- WORK INSTRUCTIONS -
Every line with the string "Skew" in it belongs in your answer, so copy them all from the data.

- EXTRACTED ENTRIES -
### src/design/ddrwp_pkg.sv
package ddrwp_pkg;
  // ----------------------------------------
  // Port widths
  // ----------------------------------------
  localparam int DDRWP_DATA_W_DEF = 36;
  localparam int DDRWP_ADDR_W_DEF = 21;
  localparam int DDRWP_MASK_PINS = 4;
  localparam int DDRWP_NIBBLE_W = 4;
  localparam int DDRWP_LANE_W = 9;
  localparam int DDRWP_NIBBLE_CFG = 8;
  localparam int DDRWP_SINGLE_LANE_CFG = 9;
  // ----------------------------------------
  // Buffer
  // ----------------------------------------
  localparam int DDRWP_BUF_DEPTH = 2;
  localparam logic [1:0] DDRWP_CNT_RESET = 2'h0;
  localparam logic DDRWP_PTR_RESET = 1'h0;

  typedef enum logic [0:0] {
    DDRWP_IDLE,
    DDRWP_HAVE_FIRST
  } ddrwp_state_type;
endpackage : ddrwp_pkg

### src/design/ddrwp_write_port.sv
`timescale 1ns/10ps
// How it works
// - Write data captured on true clock rise and again on complementary rise.
// - Data width is 8, 9, 18 or 36 bits from bit 0.
// - Write port select sampled only on true clock rising edges.
// - Select low requests a write; sampled low starts a write.
// - Select high deselects the port; write data ignored that cycle.
// - In 8-bit parts two nibble selects; first one governs bits 3:0.
// - Nibbles sampled high during a write leave memory unchanged.
// - Lane selects sampled on the same edge as their data word.
// - Lane select n masks 9 bits: 8:0, 17:9, 26:18, 35:27.
// - Lane sampled high: its data ignored, stored contents unaltered.
// - Address is write address at complementary rise; ignored when deselected.
module ddrwp_write_port import ddrwp_pkg::*; #(
  parameter int DATA_W = DDRWP_DATA_W_DEF,
  parameter int ADDR_W = DDRWP_ADDR_W_DEF
) (
  input wire logic clk,
  input wire logic srst,
  input wire logic ce,
  // Pin side, sampled as data on clk
  input wire logic k,
  input wire logic k_n,
  input wire logic write_port_select_n,
  input wire logic [ADDR_W-1:0] addr,
  input wire logic [DATA_W-1:0] wdata,
  input wire logic low_nibble_mask_n,
  input wire logic high_nibble_mask_n,
  input wire logic lane0_mask_n,
  input wire logic lane1_mask_n,
  input wire logic lane2_mask_n,
  input wire logic lane3_mask_n,
  // Array side
  output logic write_ready,
  output logic overrun,
  output logic cmd_valid,
  input wire logic cmd_ready,
  output logic [ADDR_W-1:0] cmd_addr,
  output logic [DATA_W-1:0] cmd_data0,
  output logic [DATA_W-1:0] cmd_en0,
  output logic [DATA_W-1:0] cmd_data1,
  output logic [DATA_W-1:0] cmd_en1
);

  localparam int ENTRY_W = ADDR_W + 4 * DATA_W;
  // Entry layout, lowest field first
  localparam int EN1_LSB = 0;
  localparam int DATA1_LSB = DATA_W;
  localparam int EN0_LSB = 2 * DATA_W;
  localparam int DATA0_LSB = 3 * DATA_W;
  localparam int ADDR_LSB = 4 * DATA_W;

  // ----------------------------------------
  // Mask expansion
  // ----------------------------------------
  // Active-low selects become per-bit write enables
  function automatic logic [DATA_W-1:0] expand_mask(input logic [DDRWP_MASK_PINS-1:0] mask_n);
    logic [DATA_W-1:0] en;
    int lane_w;
    en = '0;
    lane_w = (DATA_W == DDRWP_NIBBLE_CFG) ? DDRWP_NIBBLE_W : DDRWP_LANE_W;
    for (int i = 0; i < DATA_W; i++) begin
      en[i] = ~mask_n[i / lane_w];
    end
    return en;
  endfunction : expand_mask

  // Occupancy after this cycle; a push into a full buffer is already refused
  function automatic logic [1:0] buf_count_next(input logic [1:0] cnt, input logic pushed, input logic popped);
    logic [1:0] nxt;
    nxt = cnt;
    if (pushed && !popped) begin
      nxt = cnt + 2'h1;
    end else if (popped && !pushed) begin
      nxt = cnt - 2'h1;
    end
    return nxt;
  endfunction : buf_count_next

  // ----------------------------------------
  // Edge detection on the input clock pair
  // ----------------------------------------
  logic k_prev_reg;
  logic k_n_prev_reg;
  wire logic k_rise = k & ~k_prev_reg;
  wire logic k_n_rise = k_n & ~k_n_prev_reg;

  wire logic nibble_cfg = (DATA_W == DDRWP_NIBBLE_CFG);
  wire logic [1:0] nibble_pins_n = {high_nibble_mask_n, low_nibble_mask_n};
  wire logic [DDRWP_MASK_PINS-1:0] lane_pins_n = {lane3_mask_n, lane2_mask_n, lane1_mask_n, lane0_mask_n};
  // Unused slots read as masked, so they can never enable a bit
  wire logic [DDRWP_MASK_PINS-1:0] mask_pins_n = nibble_cfg ? {2'h3, nibble_pins_n} : lane_pins_n;
  // Selects paired with data sampled on the same edge
  wire logic [DATA_W-1:0] beat_en = expand_mask(mask_pins_n);

  // ----------------------------------------
  // Burst capture
  // ----------------------------------------
  ddrwp_state_type state_reg;
  ddrwp_state_type state_next;
  logic [DATA_W-1:0] data0_reg;
  logic [DATA_W-1:0] en0_reg;
  logic overrun_reg;

  // Select looked at only on true clock rise
  wire logic start_write = k_rise & ~write_port_select_n;
  // Write address taken at complementary rise
  wire logic burst_done = (state_reg == DDRWP_HAVE_FIRST) & k_n_rise;

  always_comb begin
    state_next = state_reg;
    unique case (state_reg)
      DDRWP_IDLE: begin
        if (start_write) begin
          state_next = DDRWP_HAVE_FIRST;
        end
      end
      DDRWP_HAVE_FIRST: begin
        if (k_n_rise) begin
          state_next = DDRWP_IDLE;
        end
      end
    endcase
  end

  // ----------------------------------------
  // Clock pair history
  // ----------------------------------------
  // Reset low: pins idling low give no false rise after reset
  always_ff @(posedge clk) begin
    if (srst) begin
      k_prev_reg <= 1'h0;
    end else if (ce) begin
      k_prev_reg <= k;
    end
  end

  always_ff @(posedge clk) begin
    if (srst) begin
      k_n_prev_reg <= 1'h0;
    end else if (ce) begin
      k_n_prev_reg <= k_n;
    end
  end

  // ----------------------------------------
  // Burst state
  // ----------------------------------------
  always_ff @(posedge clk) begin
    if (srst) begin
      state_reg <= DDRWP_IDLE;
    end else if (ce) begin
      state_reg <= state_next;
    end
  end

  // First word at true clock rise
  // Deselected cycles leave the holding word untouched
  // A later start before the second beat simply replaces the first word
  always_ff @(posedge clk) begin
    if (srst) begin
      data0_reg <= '0;
    end else if (ce && start_write) begin
      data0_reg <= wdata;
    end
  end

  always_ff @(posedge clk) begin
    if (srst) begin
      en0_reg <= '0;
    end else if (ce && start_write) begin
      en0_reg <= beat_en;
    end
  end

  // ----------------------------------------
  // Two-entry buffer toward the array
  // ----------------------------------------
  // Whole bursts are buffered so the array sees address and both beats together
  logic [ENTRY_W-1:0] buf_mem [DDRWP_BUF_DEPTH];
  logic wr_ptr_reg;
  logic rd_ptr_reg;
  logic [1:0] count_reg;
  wire logic buf_full = (count_reg == 2'(DDRWP_BUF_DEPTH));
  wire logic buf_empty = (count_reg == DDRWP_CNT_RESET);
  wire logic push = burst_done & ~buf_full;
  wire logic pop = cmd_valid & cmd_ready;
  wire logic lost = burst_done & buf_full;
  wire logic [1:0] count_next = buf_count_next(count_reg, push, pop);
  // Masked bits carry no enable, array keeps them
  wire logic [ENTRY_W-1:0] push_entry = {addr, data0_reg, en0_reg, wdata, beat_en};
  wire logic [ENTRY_W-1:0] head = buf_mem[rd_ptr_reg];

  always_ff @(posedge clk) begin
    if (ce && push) begin
      buf_mem[wr_ptr_reg] <= push_entry;
    end
  end

  // ----------------------------------------
  // Buffer pointers
  // ----------------------------------------
  // Depth two: one bit each, wrapping by toggling
  always_ff @(posedge clk) begin
    if (srst) begin
      wr_ptr_reg <= DDRWP_PTR_RESET;
    end else if (ce) begin
      if (push) begin
        wr_ptr_reg <= ~wr_ptr_reg;
      end
    end
  end

  always_ff @(posedge clk) begin
    if (srst) begin
      rd_ptr_reg <= DDRWP_PTR_RESET;
    end else if (ce) begin
      if (pop) begin
        rd_ptr_reg <= ~rd_ptr_reg;
      end
    end
  end

  // ----------------------------------------
  // Buffer occupancy
  // ----------------------------------------
  always_ff @(posedge clk) begin
    if (srst) begin
      count_reg <= DDRWP_CNT_RESET;
    end else if (ce) begin
      count_reg <= count_next;
    end
  end

  // ----------------------------------------
  // Overrun flag
  // ----------------------------------------
  // Sticky: the pins cannot be stalled, so a burst into a full buffer is lost
  always_ff @(posedge clk) begin
    if (srst) begin
      overrun_reg <= 1'h0;
    end else if (ce) begin
      if (lost) begin
        overrun_reg <= 1'h1;
      end
    end
  end

  // ----------------------------------------
  // Outputs
  // ----------------------------------------
  assign write_ready = ~buf_full;
  assign overrun = overrun_reg;
  assign cmd_valid = ~buf_empty;
  assign cmd_addr = head[ADDR_LSB +: ADDR_W];
  assign cmd_data0 = head[DATA0_LSB +: DATA_W];
  assign cmd_en0 = head[EN0_LSB +: DATA_W];
  assign cmd_data1 = head[DATA1_LSB +: DATA_W];
  assign cmd_en1 = head[EN1_LSB +: DATA_W];

endmodule : ddrwp_write_port

### config.mk
export PLATFORM = sky130hd
export DESIGN_NAME = ddrwp_write_port
export DESIGN_NICKNAME = d
export VERILOG_FILES = /design/src/design/ddrwp_pkg.sv /design/src/design/ddrwp_write_port.sv
export SDC_FILE = /design/constraint.sdc
export NUM_CORES = 1
export LEC_CHECK = 0
export BUFFER_PORTS_ARGS = -buffer_cell sky130_fd_sc_hd__clkbuf_2
export CAP_MARGIN = 40
export CELL_PAD_IN_SITES_DETAIL_PLACEMENT = 1
export CELL_PAD_IN_SITES_GLOBAL_PLACEMENT = 2
export CORE_AREA = 2 2 174 176
export DETAILED_ROUTE_END_ITERATION = 8
export DIE_AREA = 0 0 176 178
export HOLD_SLACK_MARGIN = 0.02
export MAX_ROUTING_LAYER = met4
export PLACE_DENSITY_LB_ADDON = 0.1
export SYNTH_ARGS = -nofsm -noshare
export SYNTH_HDL_FRONTEND = slang
export SYNTH_SLANG_ARGS = --single-unit
### constraint.sdc
create_clock -name clk -period 3.8 [get_ports clk]
set_input_delay 0.38 -clock clk [delete_from_list [all_inputs] [get_ports clk]]
set_output_delay 0.38 -clock clk [all_outputs]
set_load 0.01 [all_outputs]
==> summary.md <==
| Metric | Value |
|---|---|
| Max reg flops | 202 |
| Cell area after synthesis | 9590 µm² |
| Synthesized flop and latch total | 251 |
| Register area share after synthesis | 0.735 |
| GRT Total Usage | 0.132 |
| Initial DRC Count | 190 |
| Rows | 63 |
| Via-per-instance ratio | 4.40 |
| Most common cell after layout, fill and taps aside | clkbuf_2 |
| Synth area leader | edfxtp_1 |
| Critical path buffers and inverters | 2 |
| Cell at the slowest stage of the critical path | dfxtp_4 |
| RSZ-0062 raised after global routing | no |
| Setup CP Type | flip-flop to output pin |
| Sw power | 0.00114 W |
| Crit end category | output pin |
| Post-Route WL | 20.4 mm |
| Resized cells post-CTS | 0 |
| GPL Wtd Cong | 0.684 |
| P per Cell Area | 501 nW/µm² |
| H-tree depth | 1 |
| Setup TNS | 0 ns |
| First-pass GRT wire length | 31.3 mm |
| Largest family of logic cells by synthesized area | multiplexers |
| R2R setup slack | 1.60 ns |
| FF/Latch Area | 7050 µm² |
| Leak Pwr | 4.14 nW |
| Initial Utilization | 0.326 |
| Clock tree buffer depth | 3 |
| DP HPWL | 13.1 mm |
| Setup violations, final | 0 |
| CP arrival | 2.36 ns |
| Synth Instances | 597 |
| Area delta synth->final | 21.2% |
| Placed Instances | 1143 |
| Seq pwr share | 0.517 |
| Die area | 31300 µm² |
| Crit path cell chain | buf_4 > mux2_2 > clkbuf_2 |
| Switching part of the total | 0.195 |
| Min-delay worst type | input port to flip-flop |
| Worst path required time | 3.42 ns |
| DR vias | 5247 |
| Fillers | 3025 |
| Residual DRC | 0 |
| Wire length on met2 | 10.5 mm |
| Synth top area share | 0.633 |
| Status | finished clean |
| Clock Skew | 0.00826 ns |
| # IOs | 238 |
| Final Hold Fails | 0 |
| Fmax | 365 MHz |
| Syn Nets | 668 |
| Slew margin rel. | 0.517 |
| Worst slew pin tran | 0.724 ns |
| ANT nets after route | 0 |
| Diode count | 0 |
| Multi-input gate area | 1890 µm² |
| Yosys cell types | 32 |
| Synth Area in Compound Gates | 0.0273 |
| Final worst-path cycle share | 0.721 |
| DRT Pass-1 Iters | 4 |
| Routed met1 length | 8.40 mm |
| Post-Synth Simple-Gate Area | 0.0436 |
| Crit path max fanout | 33 |
| Die extent in x | 176 µm |
| Mux contribution to synthesized area | 0.121 |
| Vias in the first global route | 5572 |
| Comb pwr share | 0.040 |
| Largest net degree at the start of global routing | 51 |
| GR Overflow Total | 0 |
| Nets | 854 |
| Layout Cells excl Fill | 1192 |
| Commonest cells after routing, fill and taps aside | clkbuf_2, edfxtp_1, mux2_2 |
| Core footprint | 29400 µm² |
| Antenna violations before repair | 0 |
| Design Area, Final | 11600 µm² |
| Worst-Skew Late Latency | 0.52 ns |
| Post-DP Area | 10700 µm² |
| Max Cap Viol | 0 |
| Area contributors post-synth | edfxtp_1, mux2_2, dfxtp_1 |
| Highest routed layer | met4 |
| Top delay family on crit path | flip-flops |
| Post-Syn Area per Cell | 16.1 µm² |
| Port bufs | 235 |
| Root Buffer | clkbuf_16 |
| XOR/XNOR share of the synthesized area | 0.00274 |
| Adder-cell share of the synthesized area | 0.00130 |
| Crit-path max cell delay | 0.68 ns |
| Layout cells sized above 1 | 0.491 |
| CTS sink count | 251 |
| Length of routed met3 wiring | 1.10 mm |
| Clock share of power | 0.443 |
| Die height | 178 µm |
| Tmin final | 2.74 ns |
| TritonCTS Buffers | 27 |
| CTS tree | done |
| Pins over their slew limit | 0 |
| Clock Pin Slew Worst Setup and Hold Paths | 0.06 ns |
| Cell internal pwr | 0.00469 W |
| Peak VDD IR | 0.000485 V |
| Critical path startpoint category | flip-flop |
| YS warnings | 0 |
| Routed WL per cell | 17.1 µm |
[cell type report]
class	count	share of cell area
multi-input cells	250	0.162
inverters	6	0.00215
flip-flops and latches	251	0.606
repair buffers	247	0.111
clock buffers	41	0.0669
clock inverters	7	0.00904
well taps	390	0.0420
[logic make-up after synthesis]
logic type	Yosys count
AO/OA/AOI/OAI	46
XOR/XNOR	3
adder cells (fa/ha/maj)	1
buffers and inverters	96
flip-flops	251
multiplexers	103
AND/OR/NAND/NOR	97
[layer usage]
layer  vias up  GRT usage
met1      2616      0.157
li1       2479          -
met5         -          -
met2       119      0.228
met4         0     0.0344
met3        33     0.0303
[power by group through the flow]
stage	sequential [W]	clock, W	combinational, W
finish	0.00301	0.00258	0.000235
global placement	0.00307	0	0.000235
global route	0.00302	0.00277	0.000261
CTS	0.00301	0.00268	0.000242
detailed placement	0.00307	0	0.000240
floorplan	0.00306	0	0.000145
[cells in the mapped netlist]
cell         n
edfxtp_1   202
mux2_2     101
nand2_1     73
buf_4       64
dfxtp_1     49
a21oi_1     39
buf_2       17
nor2_1      12
buf_6        6
inv_1        6
a211oi_2     3
and4b_1      2
clkbuf_1     2
mux2i_1      2
xnor2_1      2
a211oi_1     1
a31o_2       1
and3_1       1
and4bb_1     1
buf_1        1
ha_1         1
nand2b_1     1
nand4b_1     1
nand4bb_1    1
nor2b_1      1
nor2b_2      1
nor3_1       1
o211ai_1     1
o21ai_0      1
or2_2        1
or3_2        1
xor2_1       1
[per-stage QoR]
| step | utilization | setup slack, ns | hold slack, ns | power (W) |
|---|---|---|---|---|
| after global routing | 0.395 | 0.871 | 0.0237 | 0.00605 |
| final | 0.395 | 1.06 | 0.0517 | 0.00583 |
| after global placement | 0.365 | 1.46 | 0.430 | 0.00330 |
| after CTS | 0.395 | 0.945 | 0.0204 | 0.00593 |
| after detailed placement | 0.365 | 1.41 | 0.439 | 0.00331 |
| after floorplan | - | 0.218 | 0.425 | 0.00321 |
[worst paths after layout]
path / startpoint / cells after the start / to
min: addr[20] / 1 / buf_mem[1][164]
min reg2reg: data0_reg[27] / 0 / buf_mem[0][135]
max: flip-flop / 3 / cmd_en0[27]
max reg2reg: count_reg[0] / 4 / buf_mem[0][162]
[what timing repair did]
action                    CTS  global route
hold endpoints to repair    2             0
hold buffers                1             0
buffers inserted            0             0
(Power assumes the default switching activity.)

- OUTPUT FOR THIS EXERCISE -
| Clock Skew | 0.00826 ns |
| Worst-Skew Late Latency | 0.52 ns |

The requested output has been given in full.